Scientists have identified a new species of spider wasp in a lump of amber millions of years old. A researcher says that new insect species are found in amber almost every day, providing information about insects’ evolution and the climate in both the past and the present.
Old lumps of amber can provide insight into prehistory and the organisms living there. Every day researchers find lumps of amber with “new” species of insects that have been extinct for millions of years.
In one such lump from Rovno, Ukraine, researchers just identified a species of spider wasp that has been extinct for millions of years.
Although the species has long been extinct, finding it provides insight into the evolutionary development of this group of insects that still has living relatives today.
“Fossil insects differ from living insects, especially older ones. They can therefore provide valuable knowledge about how insects have evolved. They may also have lived in areas where they are absent today, which can provide knowledge about how, for example, landscape or climate has changed over time,” explains a researcher behind the study, Evgeny Perkovsky, Postdoctoral Fellow, Natural History Museum of Denmark, University of Copenhagen.
The research has been published in Zootaxa.
Vast experience required to determine the sex of fossil insects
In the amber lump from Rovno, the researchers characterised Paleogenia waichertae, the name given to the extinct species of spider wasp from the genus Paleogenia.
P. waichertae is small: 3.2–3.8 mm. It differs from other extinct species of spider wasps by having a differently shaped body and antennae.

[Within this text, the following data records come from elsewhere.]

==> src/rtl/seq_mul_div.sv <==
// rtl/seq_mul_div.sv - iterative one-bit-per-cycle multiply/divide unit (divider enabled by SEQ_MUL_DIV_DIVIDE_EN)
module seq_mul_div #(
    parameter int WIDTH = 16,
    parameter int CNT_W = 5
) (
    input  logic             c,
    input  logic             r,
    input  logic             start,
    input  logic [1:0]       op,
    input  logic [WIDTH-1:0] a,
    input  logic [WIDTH-1:0] b,
    output logic             busy,
    output logic             done,
    output logic [WIDTH-1:0] lo,
    output logic [WIDTH-1:0] hi,
    output logic             err
);

    localparam logic [1:0] OP_MULU = 2'b00;
    localparam logic [1:0] OP_MULS = 2'b01;
`ifdef SEQ_MUL_DIV_DIVIDE_EN
    localparam logic [1:0] OP_DIVU = 2'b10;
`endif

    typedef enum logic [1:0] {S_IDLE, S_RUN, S_DONE} state_t;

    state_t             state;
    state_t             state_nxt;
    logic [CNT_W-1:0]   cnt;
    logic [1:0]         op_q;
    logic               neg_q;
    logic [WIDTH-1:0]   dvs;
    logic [2*WIDTH-1:0] p;

    logic               accept;
    logic               last;
    logic [WIDTH-1:0]   mag_a;
    logic [WIDTH-1:0]   mag_b;
    logic [WIDTH:0]     mul_sum;
    logic [2*WIDTH-1:0] mul_step;
    logic [2*WIDTH-1:0] step;
    logic [2*WIDTH-1:0] res;
    logic               res_err;
`ifdef SEQ_MUL_DIV_DIVIDE_EN
    logic [WIDTH:0]     div_r;
    logic [WIDTH:0]     div_d;
`endif

    assign accept = start && ((state == S_IDLE) || (state == S_DONE));
    assign last   = (state == S_RUN) && (cnt == CNT_W'(WIDTH - 1));
    assign busy   = (state == S_RUN);
    assign done   = (state == S_DONE);

    // Signed magnitudes; -2^(WIDTH-1) maps onto itself, which is exact as unsigned.
    always_comb begin
        mag_a = a[WIDTH-1] ? (~a) + WIDTH'(1) : a;
        mag_b = b[WIDTH-1] ? (~b) + WIDTH'(1) : b;
    end

    // One iteration: p holds {partial product, multiplier} or {remainder, dividend/quotient}.
    always_comb begin
        mul_sum  = {1'b0, p[2*WIDTH-1:WIDTH]} + {1'b0, dvs};
        mul_step = p[0] ? {mul_sum, p[WIDTH-1:1]} : {1'b0, p[2*WIDTH-1:1]};
        step     = mul_step;
`ifdef SEQ_MUL_DIV_DIVIDE_EN
        div_r = p[2*WIDTH-1:WIDTH-1];
        div_d = div_r - {1'b0, dvs};
        if (op_q == OP_DIVU) begin
            step = div_d[WIDTH] ? {div_r[WIDTH-1:0], p[WIDTH-2:0], 1'b0}
                                : {div_d[WIDTH-1:0], p[WIDTH-2:0], 1'b1};
        end
`endif
    end

    // Final result formed from the last iteration, captured into lo/hi on the way to DONE.
    always_comb begin
        res     = '0;
        res_err = 1'b0;
        case (op_q)
            OP_MULU: res = step;
            OP_MULS: res = neg_q ? -step : step;
`ifdef SEQ_MUL_DIV_DIVIDE_EN
            OP_DIVU: begin
                res = step;
                if (dvs == '0) begin
                    // Remainder naturally ends up equal to the dividend; force quotient to all ones.
                    res[WIDTH-1:0] = '1;
                    res_err        = 1'b1;
                end
            end
`endif
            default: begin
                res     = '0;
                res_err = 1'b1;
            end
        endcase
    end

    // State register.
    always_ff @(posedge c or negedge r) begin
        if (!r) state <= S_IDLE;
        else    state <= state_nxt;
    end

    // Next-state logic; DONE may chain straight into another RUN.
    always_comb begin
        state_nxt = state;
        case (state)
            S_IDLE:  if (start) state_nxt = S_RUN;
            S_RUN:   if (last) state_nxt = S_DONE;
            S_DONE:  state_nxt = start ? S_RUN : S_IDLE;
            default: state_nxt = S_IDLE;
        endcase
    end

    // Operand latch, iteration datapath and held results.
    always_ff @(posedge c or negedge r) begin
        if (!r) begin
            cnt   <= '0;
            op_q  <= '0;
            neg_q <= 1'b0;
            dvs   <= '0;
            p     <= '0;
            lo    <= '0;
            hi    <= '0;
            err   <= 1'b0;
        end else if (accept) begin
            cnt   <= '0;
            op_q  <= op;
            neg_q <= (op == OP_MULS) && (a[WIDTH-1] ^ b[WIDTH-1]);
            dvs   <= (op == OP_MULS) ? mag_b : b;
            p     <= {{WIDTH{1'b0}}, (op == OP_MULS) ? mag_a : a};
            err   <= 1'b0;
        end else if (state == S_RUN) begin
            cnt <= cnt + 1'b1;
            p   <= step;
            if (last) begin
                lo  <= res[WIDTH-1:0];
                hi  <= res[2*WIDTH-1:WIDTH];
                err <= res_err;
            end
        end
    end

endmodule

P. waichertae is also the 26th species of extinct spider wasp identified in lumps of amber and the first found in an amber lump from Ukraine, and it has living relatives in both the United States and Asia.
Evgeny Perkovsky says that determining the age of species of insects found in amber can be difficult because they lack a prehistoric context but that the amber lumps from Rovno are probably the same age of about 35–37 million years as other amber lumps found in the Baltic area.
Further, characterising an insect that has been encased in amber for millions of years is not always easy.
However, the researchers were even able to determine the sex of the specimen of P. waichertae.
“This requires sophisticated technologies and at least 10 but preferably 20 years of experience in describing fossil insects, because they are often not in the best condition. In addition to characterising them from lumps of amber, we can also do this from finds in moler, which is marine Eocene diatomite interbedded with grey to black layers of volcanic ash that is present in parts of Denmark. From lumps of amber, we characterised 10 extinct species of parasitic wasps at the Natural History Museum of Denmark last year, and in November and December we characterised an extinct parasitic wasp from the moler and an extinct species of cockroach,” says Evgeny Perkovsky.
He elaborates that because the insects are so old, DNA cannot be extracted from them. Their species can only be determined based on their form and structure.
Fossil insects are like jigsaw puzzle pieces
Determining more and more extinct insect species is enabling researchers to map the evolutionary development of insects.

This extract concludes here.